Crowns are used when natural tooth strength is compromised. Crowns can be used on natural teeth, implants or as a functional unit on a bridge. They differ in a material that they are made from, and in design. In the past the most popular crown was porcelain fused to metal. Nowadays this type of crown is replaced by Lithium Disilicate or Zirconia by surpassing esthetics and strength of the old type. They are made by computerized scanners and milling units versus human hand. The accuracy of the porcelain restorations also improved and the fit is much better now.

If a tooth have large cavity but crown seems overly aggressive, a porcelain veneer, onlay, or inlay is recommended. Those replacements are made from porcelain outside of patient mouth in a lab. They are hybrid restorations that poses the properties of a crown in an area where composite filling would not be sufficient like in the place below the gum level or replacing a bigger structure of a tooth like a cusp. They fit on a tooth like a piece of a puzzle and they are permanently cemented with its wall.
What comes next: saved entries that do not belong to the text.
This design comes from an exercise in tuning for small area, a short achievable clock period and few clock cycles per item on the open sky130 flow, not from production work. Function was checked by simulation only, so behaviour that the tests miss may differ from the original.

==> flow/design.v (excerpt) <==
module dmc_line_decoder (
    input  wire         clk,
    input  wire         rst,           
    input  wire         in_valid,
    output wire         in_ready,
    input  wire [639:0] in_line,       
    output reg          out_valid,
    output reg  [511:0] out_data,      
    output reg  [127:0] out_check,     
    output reg  [1:0]   out_class,     
    output reg  [4:0]   out_dev        
);
export LEC_CHECK = 0
export CAP_MARGIN = 20
export CORE_MARGIN = 2
export CORE_UTILIZATION = 40
export SLEW_MARGIN = 20
create_clock -name core_clock -period 32.0 [get_ports {clk}]
standard.sh (not shown) runs the stock make flow with config.mk's settings and CLKGATE_MAP_FILE= SYNTH_SCRIPT=/design/flow/synth_recipe.tcl, a recipe that flattens the netlist after the stock synthesis.
==> flow/flow/run.sh <==
#!/bin/bash
# Layout flow: the standard synthesis (standard.sh synth, unchanged), then the
# standard layout with the port buffers made from PORT_BUF cells and timing
# repair asked to leave setup slack of SETUP_MARGIN ns at the design's clock
# period, so that it sizes and buffers the logic for a shorter achieved
# period. After each try, flow/check.tcl counts max-slew and max-capacitance
# violations on the final layout; if there are any, global and detailed
# routing run again with larger repair margins. flow/params.sh may change
# these settings. Each step writes its output to a log of its own.
set -uo pipefail
SETUP_MARGIN=24
SLEWCAP=40
PORT_BUF=sky130_fd_sc_hd__buf_1
EXTRA=()
if [[ -f flow/params.sh ]]; then source flow/params.sh; fi
export RESULTS=$PWD/orfs/results/sky130hd/dmc_line_decoder/base
bash standard.sh synth > synth.log 2>&1 || exit 1
try=0
for sc in $SLEWCAP 60 80; do
  try=$((try + 1))
  if (( try > 1 )); then
    bash standard.sh clean_route clean_finish > clean_$try.log 2>&1
  fi
  bash standard.sh "BUFFER_PORTS_ARGS=-buffer_cell $PORT_BUF" \
      SETUP_SLACK_MARGIN=$SETUP_MARGIN SLEW_MARGIN=$sc CAP_MARGIN=$sc \
      "${EXTRA[@]}" finish > layout_$try.log 2>&1 || continue
  openroad -no_init -exit flow/check.tcl > check_$try.log 2>&1
  if grep -q "^CHECK slew 0 cap 0 " check_$try.log; then break; fi
done
==> flow/flow/check.tcl <==
# Counts max-slew and max-capacitance violations and prints the worst setup
# slack of ORFS's final layout, with its own extracted parasitics.
read_db $::env(RESULTS)/6_final.odb
read_liberty $::env(FLOW_HOME)/platforms/sky130hd/lib/sky130_fd_sc_hd__tt_025C_1v80.lib
read_sdc $::env(RESULTS)/6_final.sdc
read_spef $::env(RESULTS)/6_final.spef
set_propagated_clock [all_clocks]
puts "CHECK slew [sta::max_slew_violation_count] cap [sta::max_capacitance_violation_count] setup_ws [worst_slack -max]"
==> flow/flow/params.sh <==
SETUP_MARGIN=23.7
EXTRA=(CORE_UTILIZATION=50 "CTS_BUF_LIST=sky130_fd_sc_hd__clkbuf_8" REMOVE_ABC_BUFFERS=1)
Testbench counts at the start, summed over its fixed seeds: cycles 16,016, items 16,000.
==> next run, changes <==
==> flow/flow/params.sh (replaced) <==
SLEWCAP=20
EXTRA=(CORE_UTILIZATION=50 "CTS_BUF_LIST=sky130_fd_sc_hd__clkbuf_8" REMOVE_ABC_BUFFERS=1)
What happened: Cell area rises by 2.1%. Synthesized area is unchanged. Worst setup slack gains 0.27 ns. Count of clock-buffer cells in the layout rises by 2. Core utilization rises by 1.2 points. Global-route usage rises by 0.13 points. Final cell count hardly moves. Critical path depth rises by 1. Wire length rises by 0.46%.
==> next run, changes <==
==> flow/flow/params.sh (replaced) <==
SLEWCAP=20
SETUP_MARGIN=24.15
EXTRA=(CORE_UTILIZATION=50 "CTS_BUF_LIST=sky130_fd_sc_hd__clkbuf_8" REMOVE_ABC_BUFFERS=1)
What happened:
- via count goes up by 0.70%
- routed wire length is higher by 1.6%
- final cell count barely changes
- worst setup slack gets better by 0.12 ns
- count of clock-buffer cells in the layout does not change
Almost all root canal teeth need a crown. The tooth after root canal is structurally compromised and becoming brittle with time. The crown then is a device securing and protecting the root canal and make the whole tooth stronger. Number one reason why teeth with root canal fail is the lack of a protecting crown.

Implants are becoming more and more popular way of restoring missing teeth. They also need a crown as a final stage and coverage. The crown is cemented or screw into an abutment (intermediate) that is already screw into an implant body.

There are cases in which the tooth is healthy but size or shape deficient. Also a bad location can destined the tooth to need a full coverage like a crown. In those instances to improve patient’s bite or make teeth look well positioned, symmetrical and proportional a crown or a series of crowns is made to make up for a deficient esthetics.

There are also instances in which the teeth look normal but they are deficient in quality and thickness of enamel thus making dentin (the inside of a tooth) vulnerable to bacteria. A porcelain crown would be an example of such a solution.

Finally, crowns might replace missing teeth when they are fused together. It is the middle crown that replaces the missing tooth in a bridge. The shortest bridge is a 3-unit device, but they can be as long as 16 units in an arch. Those bridges are usually made from the hardest material like Zirconia to become resistant to fracture.